Os pais de Rose fazem uma festa para seus ricos vizinhos brancos, e Chris, de repente, se toca que ele está virando o centro das atenções. Os convidados o abordam com suas maneiras de clube e elogiam seu físico, fazendo referências forçadas a Tiger Woods e acariciando os músculos de Chris com o mesmo espírito dos velhos comerciantes de escravos sulistas do século 19, mas ninguém ameaça chicoteá-lo ou mesmo ofendê-lo; ao contrário, um dos insights mais persistentes do filme é que mesmo a cortesia, de indivíduos presumivelmente educados, pode ser sufocante e opressiva.
Claro, a ameaça está diretamente ligada às revelações mais profundas, e, para quem é cinéfilo, não é difícil adivinhar que o enredo deve algo a O Homem de Palha e Vampiros D'Alma, mas o grande público não sabe disso. Como nesses filmes, a paranoia inquietante dá lugar ao pânico de aceleração total, enviando Chris para um buraco do qual será muito difícil escapar.
Peele sabe tudo de ritmo e cadência, domina a linguagem das alternâncias, trafega pela estética de Hollywood sem perder seu estilo, e transforma o filme, nesta segundo parte, numa vertiginosa montanha russa de aflições.

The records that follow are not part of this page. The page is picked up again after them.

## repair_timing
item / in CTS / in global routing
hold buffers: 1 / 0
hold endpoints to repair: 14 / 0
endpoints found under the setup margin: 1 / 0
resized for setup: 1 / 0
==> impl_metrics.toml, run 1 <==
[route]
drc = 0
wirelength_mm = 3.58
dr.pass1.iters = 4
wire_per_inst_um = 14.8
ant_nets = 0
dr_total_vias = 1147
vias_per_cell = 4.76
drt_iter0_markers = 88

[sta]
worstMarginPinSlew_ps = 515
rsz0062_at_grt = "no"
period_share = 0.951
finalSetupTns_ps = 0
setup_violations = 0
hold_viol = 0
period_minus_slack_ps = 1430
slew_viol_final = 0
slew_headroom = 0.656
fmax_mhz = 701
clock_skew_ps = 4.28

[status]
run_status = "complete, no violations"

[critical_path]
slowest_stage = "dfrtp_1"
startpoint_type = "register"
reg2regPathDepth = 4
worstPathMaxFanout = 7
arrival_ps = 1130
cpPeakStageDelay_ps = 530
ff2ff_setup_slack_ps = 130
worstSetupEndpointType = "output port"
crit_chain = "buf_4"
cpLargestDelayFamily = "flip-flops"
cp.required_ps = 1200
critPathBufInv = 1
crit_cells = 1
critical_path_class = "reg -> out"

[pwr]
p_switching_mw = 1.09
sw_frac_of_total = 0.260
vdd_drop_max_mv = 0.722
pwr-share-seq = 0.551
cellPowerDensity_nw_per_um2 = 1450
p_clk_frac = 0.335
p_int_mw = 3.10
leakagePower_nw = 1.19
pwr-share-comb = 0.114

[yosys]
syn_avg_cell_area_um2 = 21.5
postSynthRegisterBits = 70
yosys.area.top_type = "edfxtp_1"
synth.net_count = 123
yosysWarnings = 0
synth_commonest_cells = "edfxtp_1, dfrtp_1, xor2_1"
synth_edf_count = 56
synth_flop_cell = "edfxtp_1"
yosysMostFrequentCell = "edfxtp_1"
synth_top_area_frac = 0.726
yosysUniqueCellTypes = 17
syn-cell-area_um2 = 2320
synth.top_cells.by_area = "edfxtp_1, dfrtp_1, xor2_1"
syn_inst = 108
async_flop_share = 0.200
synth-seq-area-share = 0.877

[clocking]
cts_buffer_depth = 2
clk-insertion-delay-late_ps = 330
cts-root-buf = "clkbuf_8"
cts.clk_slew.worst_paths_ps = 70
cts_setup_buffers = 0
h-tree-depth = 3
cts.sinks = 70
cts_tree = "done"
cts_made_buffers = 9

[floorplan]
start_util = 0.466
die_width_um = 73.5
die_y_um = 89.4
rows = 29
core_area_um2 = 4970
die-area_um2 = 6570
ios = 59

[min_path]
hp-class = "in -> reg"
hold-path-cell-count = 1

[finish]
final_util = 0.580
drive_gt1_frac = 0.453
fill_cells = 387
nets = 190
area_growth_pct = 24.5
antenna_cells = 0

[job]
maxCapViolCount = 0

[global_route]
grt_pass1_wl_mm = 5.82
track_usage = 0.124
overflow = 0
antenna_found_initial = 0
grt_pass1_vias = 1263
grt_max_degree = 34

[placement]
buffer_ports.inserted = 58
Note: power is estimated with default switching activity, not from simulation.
<file path="config.mk">
export PLATFORM = sky130hd
export DESIGN_NAME = wb_host_regs
export DESIGN_NICKNAME = d
export VERILOG_FILES = /design/src/fb_pkg.sv /design/src/wb_host_regs.sv
export SDC_FILE = /design/constraint.sdc
export NUM_CORES = 1
export LEC_CHECK = 0
export BUFFER_PORTS_ARGS = -buffer_cell sky130_fd_sc_hd__buf_2
export CORE_AREA = 2 2 51 53
export CTS_CLUSTER_DIAMETER = 40
export CTS_CLUSTER_SIZE = 16
export DETAILED_ROUTE_END_ITERATION = 10
export DIE_AREA = 0 0 53 55
export GPL_TIMING_DRIVEN = 0
export PLACE_DENSITY = 0.82
export SYNTH_ARGS = -nofsm -noshare
export SYNTH_HDL_FRONTEND = slang
export SYNTH_SLANG_ARGS = --single-unit
</file>
<file path="constraint.sdc">
create_clock -name WBs_CLK_i -period 1.66 [get_ports WBs_CLK_i]
set_input_delay 0.166 -clock WBs_CLK_i [delete_from_list [all_inputs] [get_ports WBs_CLK_i]]
set_output_delay 0.166 -clock WBs_CLK_i [all_outputs]
set_load 0.02 [all_outputs]
</file>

Mas não é pelos sustos e pelas reviravoltas que Corra! marca uma posição tão significativa dentro do cinema norte-americano atual, mas graças ao desmantelamento que o diretor inteligentemente faz de várias décadas de estereótipos racistas, para mostrar, com um riso safo no rosto, que por trás desse exterior aberto e tolerante, a América continua hipócrita e conservadora.
Assim como Barry Jenkis fez em Moonlight, Peele é o mais novo representante infiltrado no velho recinto de exaltação branca que é Hollywood, a conquistar uma nova posição na indústria do cinema norte-americano. E ele constrói esse caminho com uma delicadeza e inteligência imensas.